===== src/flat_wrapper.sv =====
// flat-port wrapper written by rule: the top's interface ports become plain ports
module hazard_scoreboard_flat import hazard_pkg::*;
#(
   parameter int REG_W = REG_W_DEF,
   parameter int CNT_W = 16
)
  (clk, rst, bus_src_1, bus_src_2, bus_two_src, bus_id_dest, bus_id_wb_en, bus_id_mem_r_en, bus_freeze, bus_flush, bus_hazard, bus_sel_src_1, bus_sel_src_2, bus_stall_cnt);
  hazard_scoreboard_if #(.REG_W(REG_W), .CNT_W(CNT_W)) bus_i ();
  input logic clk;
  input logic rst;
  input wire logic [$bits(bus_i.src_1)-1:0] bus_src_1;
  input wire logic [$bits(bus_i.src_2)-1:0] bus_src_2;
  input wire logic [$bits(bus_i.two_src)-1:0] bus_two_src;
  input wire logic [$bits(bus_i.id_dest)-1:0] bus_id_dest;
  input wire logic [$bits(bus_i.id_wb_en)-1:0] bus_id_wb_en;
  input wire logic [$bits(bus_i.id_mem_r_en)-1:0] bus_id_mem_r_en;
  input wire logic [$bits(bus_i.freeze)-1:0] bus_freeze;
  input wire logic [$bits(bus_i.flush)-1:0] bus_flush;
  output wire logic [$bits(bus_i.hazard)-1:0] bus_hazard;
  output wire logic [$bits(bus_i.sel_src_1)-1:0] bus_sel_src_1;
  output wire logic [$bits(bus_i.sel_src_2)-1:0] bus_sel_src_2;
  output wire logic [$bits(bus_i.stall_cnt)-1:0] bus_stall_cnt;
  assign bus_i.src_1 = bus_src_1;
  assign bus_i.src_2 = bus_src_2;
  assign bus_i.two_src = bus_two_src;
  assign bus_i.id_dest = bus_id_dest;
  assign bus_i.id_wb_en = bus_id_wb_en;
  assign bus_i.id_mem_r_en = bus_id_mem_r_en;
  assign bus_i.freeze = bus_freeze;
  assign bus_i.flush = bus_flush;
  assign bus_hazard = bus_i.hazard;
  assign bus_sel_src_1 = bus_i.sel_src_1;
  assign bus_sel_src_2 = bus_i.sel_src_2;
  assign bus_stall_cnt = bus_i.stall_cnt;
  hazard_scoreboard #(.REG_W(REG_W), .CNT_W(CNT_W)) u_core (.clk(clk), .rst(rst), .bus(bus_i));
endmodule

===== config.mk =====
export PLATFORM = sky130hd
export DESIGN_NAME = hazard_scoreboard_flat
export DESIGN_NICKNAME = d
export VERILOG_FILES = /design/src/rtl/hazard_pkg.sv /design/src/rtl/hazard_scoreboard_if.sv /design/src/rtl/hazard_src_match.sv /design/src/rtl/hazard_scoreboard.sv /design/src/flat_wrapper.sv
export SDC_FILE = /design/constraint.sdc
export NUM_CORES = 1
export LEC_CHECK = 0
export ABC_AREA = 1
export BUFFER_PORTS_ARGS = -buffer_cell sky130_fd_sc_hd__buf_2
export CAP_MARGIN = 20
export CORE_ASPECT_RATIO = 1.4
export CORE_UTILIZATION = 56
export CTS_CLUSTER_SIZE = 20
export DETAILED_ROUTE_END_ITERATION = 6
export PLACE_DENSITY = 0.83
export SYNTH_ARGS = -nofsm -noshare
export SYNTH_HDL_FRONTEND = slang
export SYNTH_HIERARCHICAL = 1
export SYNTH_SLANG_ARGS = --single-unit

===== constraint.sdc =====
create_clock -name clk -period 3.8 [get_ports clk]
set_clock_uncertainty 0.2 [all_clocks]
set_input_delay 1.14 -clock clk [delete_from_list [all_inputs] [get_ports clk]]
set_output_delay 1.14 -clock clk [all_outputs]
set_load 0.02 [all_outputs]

...

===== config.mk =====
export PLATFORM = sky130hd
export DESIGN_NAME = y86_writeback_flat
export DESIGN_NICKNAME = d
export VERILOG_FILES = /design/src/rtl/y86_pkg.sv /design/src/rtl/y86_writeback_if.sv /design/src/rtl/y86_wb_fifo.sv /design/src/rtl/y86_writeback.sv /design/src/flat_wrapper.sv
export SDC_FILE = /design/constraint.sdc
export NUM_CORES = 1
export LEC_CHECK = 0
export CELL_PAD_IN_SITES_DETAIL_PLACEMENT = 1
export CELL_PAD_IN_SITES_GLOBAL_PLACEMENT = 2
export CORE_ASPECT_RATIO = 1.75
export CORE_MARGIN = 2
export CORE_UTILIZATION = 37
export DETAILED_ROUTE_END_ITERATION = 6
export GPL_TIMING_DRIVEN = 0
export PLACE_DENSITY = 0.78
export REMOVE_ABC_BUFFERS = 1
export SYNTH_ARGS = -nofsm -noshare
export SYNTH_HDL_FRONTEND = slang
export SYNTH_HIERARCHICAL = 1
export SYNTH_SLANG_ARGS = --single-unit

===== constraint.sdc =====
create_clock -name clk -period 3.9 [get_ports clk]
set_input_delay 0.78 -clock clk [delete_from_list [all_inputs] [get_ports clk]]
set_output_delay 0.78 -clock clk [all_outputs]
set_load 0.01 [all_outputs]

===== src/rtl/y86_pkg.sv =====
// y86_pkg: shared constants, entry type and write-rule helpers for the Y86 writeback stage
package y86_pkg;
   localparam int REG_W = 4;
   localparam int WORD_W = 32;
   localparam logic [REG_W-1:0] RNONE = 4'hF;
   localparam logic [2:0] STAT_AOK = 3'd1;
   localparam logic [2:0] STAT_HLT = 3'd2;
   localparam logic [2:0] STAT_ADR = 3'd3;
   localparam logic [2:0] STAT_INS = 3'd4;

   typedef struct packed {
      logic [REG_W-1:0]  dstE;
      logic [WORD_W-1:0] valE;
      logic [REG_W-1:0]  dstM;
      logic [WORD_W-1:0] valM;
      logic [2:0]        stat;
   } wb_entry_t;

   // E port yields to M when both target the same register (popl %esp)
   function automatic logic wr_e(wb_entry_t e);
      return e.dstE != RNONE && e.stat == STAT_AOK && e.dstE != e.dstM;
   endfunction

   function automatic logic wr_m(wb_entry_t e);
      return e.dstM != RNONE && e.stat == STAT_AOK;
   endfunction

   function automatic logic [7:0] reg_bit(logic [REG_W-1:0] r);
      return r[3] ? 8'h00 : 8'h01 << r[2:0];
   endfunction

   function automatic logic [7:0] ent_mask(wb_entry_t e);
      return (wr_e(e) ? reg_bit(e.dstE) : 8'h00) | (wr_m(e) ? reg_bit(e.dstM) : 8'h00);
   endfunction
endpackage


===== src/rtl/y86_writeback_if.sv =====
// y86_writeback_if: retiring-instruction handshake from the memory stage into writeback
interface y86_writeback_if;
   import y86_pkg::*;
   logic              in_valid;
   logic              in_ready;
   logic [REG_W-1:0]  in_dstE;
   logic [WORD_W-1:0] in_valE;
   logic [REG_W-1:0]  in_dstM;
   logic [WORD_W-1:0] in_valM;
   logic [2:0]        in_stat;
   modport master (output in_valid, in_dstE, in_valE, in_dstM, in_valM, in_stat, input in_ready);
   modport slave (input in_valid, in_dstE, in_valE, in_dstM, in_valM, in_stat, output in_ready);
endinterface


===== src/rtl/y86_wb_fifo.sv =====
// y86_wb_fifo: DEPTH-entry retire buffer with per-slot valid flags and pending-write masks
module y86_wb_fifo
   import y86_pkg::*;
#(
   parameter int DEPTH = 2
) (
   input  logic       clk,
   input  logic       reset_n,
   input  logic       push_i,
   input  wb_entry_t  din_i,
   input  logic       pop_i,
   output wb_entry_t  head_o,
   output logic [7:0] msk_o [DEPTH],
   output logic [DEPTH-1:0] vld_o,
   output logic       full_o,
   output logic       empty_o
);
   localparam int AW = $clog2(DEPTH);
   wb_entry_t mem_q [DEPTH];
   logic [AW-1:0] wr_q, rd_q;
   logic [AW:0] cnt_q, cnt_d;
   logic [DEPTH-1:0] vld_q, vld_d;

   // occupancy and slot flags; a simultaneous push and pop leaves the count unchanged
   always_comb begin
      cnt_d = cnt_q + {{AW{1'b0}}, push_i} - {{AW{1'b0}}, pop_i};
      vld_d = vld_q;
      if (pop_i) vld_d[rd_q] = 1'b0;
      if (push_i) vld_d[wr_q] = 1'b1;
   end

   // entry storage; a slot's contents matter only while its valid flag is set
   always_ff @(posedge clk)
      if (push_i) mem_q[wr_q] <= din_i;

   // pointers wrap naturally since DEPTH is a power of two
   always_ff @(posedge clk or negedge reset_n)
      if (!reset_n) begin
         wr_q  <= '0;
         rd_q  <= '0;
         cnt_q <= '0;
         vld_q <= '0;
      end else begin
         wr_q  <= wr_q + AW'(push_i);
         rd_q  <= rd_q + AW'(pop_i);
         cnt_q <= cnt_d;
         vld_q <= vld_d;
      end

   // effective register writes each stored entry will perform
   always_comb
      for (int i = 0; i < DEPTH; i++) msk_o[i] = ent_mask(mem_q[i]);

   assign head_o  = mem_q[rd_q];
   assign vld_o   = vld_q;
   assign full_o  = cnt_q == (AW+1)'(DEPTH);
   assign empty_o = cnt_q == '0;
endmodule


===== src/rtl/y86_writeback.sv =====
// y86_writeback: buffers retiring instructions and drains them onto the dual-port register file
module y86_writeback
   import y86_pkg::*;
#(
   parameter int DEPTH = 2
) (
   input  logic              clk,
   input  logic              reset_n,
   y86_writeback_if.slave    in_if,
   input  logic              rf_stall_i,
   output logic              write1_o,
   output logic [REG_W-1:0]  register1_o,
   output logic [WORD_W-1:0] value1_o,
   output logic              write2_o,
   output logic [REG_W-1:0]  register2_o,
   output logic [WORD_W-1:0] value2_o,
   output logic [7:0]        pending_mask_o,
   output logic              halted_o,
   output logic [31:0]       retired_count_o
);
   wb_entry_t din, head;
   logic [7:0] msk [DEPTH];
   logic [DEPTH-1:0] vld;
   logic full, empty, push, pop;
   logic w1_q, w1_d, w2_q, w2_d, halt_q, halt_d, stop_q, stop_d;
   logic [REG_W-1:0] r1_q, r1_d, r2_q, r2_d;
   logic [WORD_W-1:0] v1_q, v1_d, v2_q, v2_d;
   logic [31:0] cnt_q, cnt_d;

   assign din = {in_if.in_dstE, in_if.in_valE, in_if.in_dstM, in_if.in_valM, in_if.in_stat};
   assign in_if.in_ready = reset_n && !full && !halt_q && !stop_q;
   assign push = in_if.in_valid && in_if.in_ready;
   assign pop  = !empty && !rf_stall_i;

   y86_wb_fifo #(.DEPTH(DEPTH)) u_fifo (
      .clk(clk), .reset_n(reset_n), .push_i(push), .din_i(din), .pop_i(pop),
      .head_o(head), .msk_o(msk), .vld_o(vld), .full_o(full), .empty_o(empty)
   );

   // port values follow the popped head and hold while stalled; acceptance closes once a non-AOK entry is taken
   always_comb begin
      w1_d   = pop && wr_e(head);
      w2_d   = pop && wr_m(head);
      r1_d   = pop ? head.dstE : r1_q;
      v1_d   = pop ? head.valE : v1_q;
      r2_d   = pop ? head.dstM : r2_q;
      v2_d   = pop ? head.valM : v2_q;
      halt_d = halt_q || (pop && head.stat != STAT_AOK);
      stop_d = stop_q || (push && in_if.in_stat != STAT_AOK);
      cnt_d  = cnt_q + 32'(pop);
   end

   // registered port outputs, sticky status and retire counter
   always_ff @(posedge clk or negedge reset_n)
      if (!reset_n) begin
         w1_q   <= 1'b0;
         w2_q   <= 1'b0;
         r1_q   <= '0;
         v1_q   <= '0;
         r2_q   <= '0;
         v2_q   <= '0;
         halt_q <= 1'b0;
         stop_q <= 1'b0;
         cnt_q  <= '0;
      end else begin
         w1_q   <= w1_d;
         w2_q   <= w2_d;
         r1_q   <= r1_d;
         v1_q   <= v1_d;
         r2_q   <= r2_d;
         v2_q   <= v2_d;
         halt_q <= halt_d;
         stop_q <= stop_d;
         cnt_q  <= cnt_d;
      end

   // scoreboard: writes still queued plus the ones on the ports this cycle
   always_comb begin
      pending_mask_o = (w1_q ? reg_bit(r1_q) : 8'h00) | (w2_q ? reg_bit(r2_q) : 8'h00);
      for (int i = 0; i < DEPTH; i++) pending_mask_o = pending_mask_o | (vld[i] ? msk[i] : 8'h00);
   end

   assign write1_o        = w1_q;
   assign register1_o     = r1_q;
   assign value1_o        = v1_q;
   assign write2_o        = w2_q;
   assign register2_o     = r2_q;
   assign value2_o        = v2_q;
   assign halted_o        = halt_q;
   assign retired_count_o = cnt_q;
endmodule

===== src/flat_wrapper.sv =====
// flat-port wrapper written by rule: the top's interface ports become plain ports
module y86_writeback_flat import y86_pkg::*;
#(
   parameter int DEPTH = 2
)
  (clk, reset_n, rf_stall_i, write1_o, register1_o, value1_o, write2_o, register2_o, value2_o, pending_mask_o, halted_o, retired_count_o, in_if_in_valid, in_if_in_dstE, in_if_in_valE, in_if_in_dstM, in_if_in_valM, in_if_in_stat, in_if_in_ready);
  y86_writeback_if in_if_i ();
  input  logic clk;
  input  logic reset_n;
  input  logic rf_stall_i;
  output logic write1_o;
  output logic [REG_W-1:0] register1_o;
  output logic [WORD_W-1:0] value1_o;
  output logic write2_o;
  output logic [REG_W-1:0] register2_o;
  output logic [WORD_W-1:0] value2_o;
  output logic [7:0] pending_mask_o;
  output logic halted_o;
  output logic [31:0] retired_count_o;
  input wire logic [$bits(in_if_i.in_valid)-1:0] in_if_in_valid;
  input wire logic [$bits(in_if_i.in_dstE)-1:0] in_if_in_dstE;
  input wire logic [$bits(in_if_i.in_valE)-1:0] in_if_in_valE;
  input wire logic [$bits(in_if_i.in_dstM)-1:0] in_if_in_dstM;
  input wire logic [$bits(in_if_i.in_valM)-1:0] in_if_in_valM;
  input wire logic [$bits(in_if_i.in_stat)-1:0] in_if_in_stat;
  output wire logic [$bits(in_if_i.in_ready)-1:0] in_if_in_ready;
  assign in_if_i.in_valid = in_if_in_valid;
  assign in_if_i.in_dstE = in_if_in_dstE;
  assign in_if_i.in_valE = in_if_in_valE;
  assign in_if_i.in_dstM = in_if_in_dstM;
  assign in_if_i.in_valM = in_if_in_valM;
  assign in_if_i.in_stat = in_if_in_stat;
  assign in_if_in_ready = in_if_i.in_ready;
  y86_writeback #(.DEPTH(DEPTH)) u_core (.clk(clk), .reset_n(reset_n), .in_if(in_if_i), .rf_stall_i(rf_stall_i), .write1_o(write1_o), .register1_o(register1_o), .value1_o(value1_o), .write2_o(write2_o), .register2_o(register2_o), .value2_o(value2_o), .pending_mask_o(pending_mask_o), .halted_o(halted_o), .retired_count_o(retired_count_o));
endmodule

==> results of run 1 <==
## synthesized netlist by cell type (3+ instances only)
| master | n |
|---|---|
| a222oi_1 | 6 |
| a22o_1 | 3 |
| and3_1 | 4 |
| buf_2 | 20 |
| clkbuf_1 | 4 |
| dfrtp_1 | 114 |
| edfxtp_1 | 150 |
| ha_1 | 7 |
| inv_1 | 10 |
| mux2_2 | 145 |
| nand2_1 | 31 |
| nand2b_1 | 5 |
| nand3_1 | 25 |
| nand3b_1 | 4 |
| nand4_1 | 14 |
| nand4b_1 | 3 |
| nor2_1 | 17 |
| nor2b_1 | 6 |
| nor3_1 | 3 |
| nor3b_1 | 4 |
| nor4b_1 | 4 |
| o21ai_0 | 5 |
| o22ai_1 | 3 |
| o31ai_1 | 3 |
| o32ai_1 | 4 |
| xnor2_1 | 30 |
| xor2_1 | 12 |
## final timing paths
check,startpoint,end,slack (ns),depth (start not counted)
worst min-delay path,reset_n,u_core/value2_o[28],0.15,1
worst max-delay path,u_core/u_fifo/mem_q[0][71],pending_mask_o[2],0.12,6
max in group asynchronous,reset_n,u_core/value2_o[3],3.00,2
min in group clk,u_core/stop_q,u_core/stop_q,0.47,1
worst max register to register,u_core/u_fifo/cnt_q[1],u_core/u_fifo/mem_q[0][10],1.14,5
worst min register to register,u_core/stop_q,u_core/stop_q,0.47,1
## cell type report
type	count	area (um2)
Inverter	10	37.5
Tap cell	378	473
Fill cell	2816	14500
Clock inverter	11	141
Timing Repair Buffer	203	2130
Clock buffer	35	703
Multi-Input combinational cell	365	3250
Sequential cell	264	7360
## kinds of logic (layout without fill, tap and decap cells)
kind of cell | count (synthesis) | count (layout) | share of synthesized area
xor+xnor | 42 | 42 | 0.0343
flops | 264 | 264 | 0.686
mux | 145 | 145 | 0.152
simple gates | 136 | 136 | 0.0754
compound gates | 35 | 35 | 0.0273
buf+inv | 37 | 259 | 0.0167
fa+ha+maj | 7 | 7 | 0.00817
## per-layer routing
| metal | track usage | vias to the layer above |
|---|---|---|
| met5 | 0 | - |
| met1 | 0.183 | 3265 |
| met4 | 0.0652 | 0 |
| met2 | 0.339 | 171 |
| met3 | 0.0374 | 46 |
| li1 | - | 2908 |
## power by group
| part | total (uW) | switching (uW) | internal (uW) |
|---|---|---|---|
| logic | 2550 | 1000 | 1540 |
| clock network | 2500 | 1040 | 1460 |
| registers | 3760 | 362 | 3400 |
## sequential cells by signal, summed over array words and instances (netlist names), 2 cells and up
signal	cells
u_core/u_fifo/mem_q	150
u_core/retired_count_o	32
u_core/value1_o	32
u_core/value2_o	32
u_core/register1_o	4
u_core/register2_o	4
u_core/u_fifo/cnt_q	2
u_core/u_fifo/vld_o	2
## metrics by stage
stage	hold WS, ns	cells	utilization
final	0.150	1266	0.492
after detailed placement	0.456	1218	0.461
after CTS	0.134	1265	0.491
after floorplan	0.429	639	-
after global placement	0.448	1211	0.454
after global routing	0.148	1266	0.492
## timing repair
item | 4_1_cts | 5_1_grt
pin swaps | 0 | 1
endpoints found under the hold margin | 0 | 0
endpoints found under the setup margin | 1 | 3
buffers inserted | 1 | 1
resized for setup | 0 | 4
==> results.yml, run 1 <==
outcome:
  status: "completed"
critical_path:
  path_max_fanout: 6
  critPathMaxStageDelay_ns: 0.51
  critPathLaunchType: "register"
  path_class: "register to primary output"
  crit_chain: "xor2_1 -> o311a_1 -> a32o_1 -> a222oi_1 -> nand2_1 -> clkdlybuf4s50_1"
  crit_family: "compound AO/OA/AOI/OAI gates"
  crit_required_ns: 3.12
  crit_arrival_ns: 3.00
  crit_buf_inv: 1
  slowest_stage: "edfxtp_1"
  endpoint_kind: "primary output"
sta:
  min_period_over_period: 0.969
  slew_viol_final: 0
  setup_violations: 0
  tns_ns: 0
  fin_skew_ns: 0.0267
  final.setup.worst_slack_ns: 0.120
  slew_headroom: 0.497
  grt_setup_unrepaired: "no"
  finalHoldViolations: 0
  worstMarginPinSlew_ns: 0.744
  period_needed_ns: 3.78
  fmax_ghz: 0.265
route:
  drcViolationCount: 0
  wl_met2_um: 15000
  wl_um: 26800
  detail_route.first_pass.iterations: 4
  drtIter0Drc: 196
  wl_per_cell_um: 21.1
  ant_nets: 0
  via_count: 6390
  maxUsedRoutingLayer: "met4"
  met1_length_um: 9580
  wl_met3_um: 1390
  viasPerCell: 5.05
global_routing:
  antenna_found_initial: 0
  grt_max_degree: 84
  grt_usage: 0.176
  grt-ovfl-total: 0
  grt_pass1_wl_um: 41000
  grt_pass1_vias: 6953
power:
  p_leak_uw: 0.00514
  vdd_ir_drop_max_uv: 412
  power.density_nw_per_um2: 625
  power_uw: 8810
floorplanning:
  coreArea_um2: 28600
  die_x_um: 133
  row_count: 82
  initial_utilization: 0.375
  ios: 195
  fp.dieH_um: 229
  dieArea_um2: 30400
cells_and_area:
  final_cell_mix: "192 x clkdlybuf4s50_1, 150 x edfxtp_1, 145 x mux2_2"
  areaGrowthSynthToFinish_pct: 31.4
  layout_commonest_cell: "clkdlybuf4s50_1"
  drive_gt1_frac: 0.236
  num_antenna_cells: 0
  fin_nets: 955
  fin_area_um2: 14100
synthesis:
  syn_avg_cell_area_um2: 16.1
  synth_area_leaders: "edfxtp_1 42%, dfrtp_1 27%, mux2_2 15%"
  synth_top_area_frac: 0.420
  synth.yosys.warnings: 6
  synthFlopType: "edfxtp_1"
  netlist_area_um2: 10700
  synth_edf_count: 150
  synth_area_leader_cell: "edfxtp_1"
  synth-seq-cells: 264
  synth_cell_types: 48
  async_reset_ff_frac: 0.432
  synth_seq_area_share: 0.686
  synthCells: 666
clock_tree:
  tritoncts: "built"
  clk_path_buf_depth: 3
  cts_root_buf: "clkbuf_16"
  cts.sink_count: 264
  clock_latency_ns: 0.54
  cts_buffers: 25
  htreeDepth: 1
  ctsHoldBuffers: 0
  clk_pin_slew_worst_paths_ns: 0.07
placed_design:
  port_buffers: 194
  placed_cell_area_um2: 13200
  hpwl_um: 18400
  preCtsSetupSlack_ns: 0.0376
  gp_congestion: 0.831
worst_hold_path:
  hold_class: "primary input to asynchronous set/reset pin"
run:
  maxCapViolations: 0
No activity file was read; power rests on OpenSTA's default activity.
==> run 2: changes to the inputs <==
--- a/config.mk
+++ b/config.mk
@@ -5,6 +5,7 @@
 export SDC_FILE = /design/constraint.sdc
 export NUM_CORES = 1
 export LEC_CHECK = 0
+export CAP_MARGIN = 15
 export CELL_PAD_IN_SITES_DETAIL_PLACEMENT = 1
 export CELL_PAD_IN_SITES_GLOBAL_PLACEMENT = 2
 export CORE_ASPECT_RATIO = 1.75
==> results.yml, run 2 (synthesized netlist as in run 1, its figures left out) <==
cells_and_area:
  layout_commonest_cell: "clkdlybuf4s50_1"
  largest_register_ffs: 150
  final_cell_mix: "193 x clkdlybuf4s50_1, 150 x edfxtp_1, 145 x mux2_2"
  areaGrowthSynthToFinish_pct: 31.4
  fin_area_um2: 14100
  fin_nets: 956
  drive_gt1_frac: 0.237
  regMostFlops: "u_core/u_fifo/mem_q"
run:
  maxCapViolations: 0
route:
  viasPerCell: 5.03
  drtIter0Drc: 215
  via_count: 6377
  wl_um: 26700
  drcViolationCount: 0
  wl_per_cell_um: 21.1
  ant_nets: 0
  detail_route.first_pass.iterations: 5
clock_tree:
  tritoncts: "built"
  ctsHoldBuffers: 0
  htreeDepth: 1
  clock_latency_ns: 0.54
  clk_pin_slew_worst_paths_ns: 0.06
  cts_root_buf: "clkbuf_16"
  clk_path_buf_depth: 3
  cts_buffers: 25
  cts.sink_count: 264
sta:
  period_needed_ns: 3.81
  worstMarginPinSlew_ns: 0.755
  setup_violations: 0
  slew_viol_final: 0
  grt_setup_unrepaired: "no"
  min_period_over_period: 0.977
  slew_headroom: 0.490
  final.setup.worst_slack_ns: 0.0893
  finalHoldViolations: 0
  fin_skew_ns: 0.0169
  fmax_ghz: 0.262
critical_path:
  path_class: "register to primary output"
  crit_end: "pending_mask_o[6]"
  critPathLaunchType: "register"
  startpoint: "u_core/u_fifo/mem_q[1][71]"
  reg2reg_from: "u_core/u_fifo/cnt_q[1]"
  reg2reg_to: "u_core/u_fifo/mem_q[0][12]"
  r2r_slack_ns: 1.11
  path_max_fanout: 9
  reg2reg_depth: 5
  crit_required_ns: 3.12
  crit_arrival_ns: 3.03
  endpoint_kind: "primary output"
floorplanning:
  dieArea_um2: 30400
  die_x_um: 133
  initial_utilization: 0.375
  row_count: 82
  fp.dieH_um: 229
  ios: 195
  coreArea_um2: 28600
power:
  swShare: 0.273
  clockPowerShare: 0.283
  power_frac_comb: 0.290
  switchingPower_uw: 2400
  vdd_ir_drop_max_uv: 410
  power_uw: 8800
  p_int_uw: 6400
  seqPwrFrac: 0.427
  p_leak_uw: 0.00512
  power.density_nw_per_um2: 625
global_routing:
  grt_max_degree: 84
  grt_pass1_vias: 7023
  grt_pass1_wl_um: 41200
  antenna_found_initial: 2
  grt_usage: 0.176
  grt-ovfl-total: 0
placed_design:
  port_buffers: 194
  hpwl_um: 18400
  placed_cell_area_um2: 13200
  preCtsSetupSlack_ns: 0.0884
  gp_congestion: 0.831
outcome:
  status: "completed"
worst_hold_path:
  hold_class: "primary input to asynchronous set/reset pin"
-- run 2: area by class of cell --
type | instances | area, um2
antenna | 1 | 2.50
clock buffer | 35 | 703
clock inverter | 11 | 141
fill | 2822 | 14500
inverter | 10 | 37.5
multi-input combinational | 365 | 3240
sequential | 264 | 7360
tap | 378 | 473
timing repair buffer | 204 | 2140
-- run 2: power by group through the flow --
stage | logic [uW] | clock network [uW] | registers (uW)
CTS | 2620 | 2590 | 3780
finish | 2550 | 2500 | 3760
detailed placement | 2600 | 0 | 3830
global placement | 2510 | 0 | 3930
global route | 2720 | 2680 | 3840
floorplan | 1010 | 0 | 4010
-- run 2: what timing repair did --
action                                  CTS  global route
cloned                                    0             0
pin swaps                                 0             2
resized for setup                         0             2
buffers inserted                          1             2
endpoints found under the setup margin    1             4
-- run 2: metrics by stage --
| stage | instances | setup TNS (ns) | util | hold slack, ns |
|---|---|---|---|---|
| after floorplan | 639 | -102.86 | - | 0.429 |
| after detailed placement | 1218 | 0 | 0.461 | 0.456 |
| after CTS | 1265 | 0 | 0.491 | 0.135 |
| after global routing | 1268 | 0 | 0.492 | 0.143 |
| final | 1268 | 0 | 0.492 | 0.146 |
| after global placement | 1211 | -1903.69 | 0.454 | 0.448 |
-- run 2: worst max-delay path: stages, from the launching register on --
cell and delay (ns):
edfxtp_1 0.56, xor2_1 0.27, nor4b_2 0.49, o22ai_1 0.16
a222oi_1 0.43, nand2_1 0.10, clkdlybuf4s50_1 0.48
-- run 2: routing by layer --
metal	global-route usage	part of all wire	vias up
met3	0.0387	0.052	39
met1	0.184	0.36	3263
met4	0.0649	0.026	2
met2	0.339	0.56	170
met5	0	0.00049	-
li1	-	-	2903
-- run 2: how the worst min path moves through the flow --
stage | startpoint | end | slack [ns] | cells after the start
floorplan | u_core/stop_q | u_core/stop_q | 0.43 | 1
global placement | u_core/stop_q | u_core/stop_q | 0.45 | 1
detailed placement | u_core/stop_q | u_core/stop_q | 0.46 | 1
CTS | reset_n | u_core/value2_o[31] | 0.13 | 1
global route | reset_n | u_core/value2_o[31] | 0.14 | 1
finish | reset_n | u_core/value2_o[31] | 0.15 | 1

Description of the task:
For each line above that holds the string "compound", provide a copy of that line.

Answer to this exercise:
compound gates | 35 | 35 | 0.0273
  crit_family: "compound AO/OA/AOI/OAI gates"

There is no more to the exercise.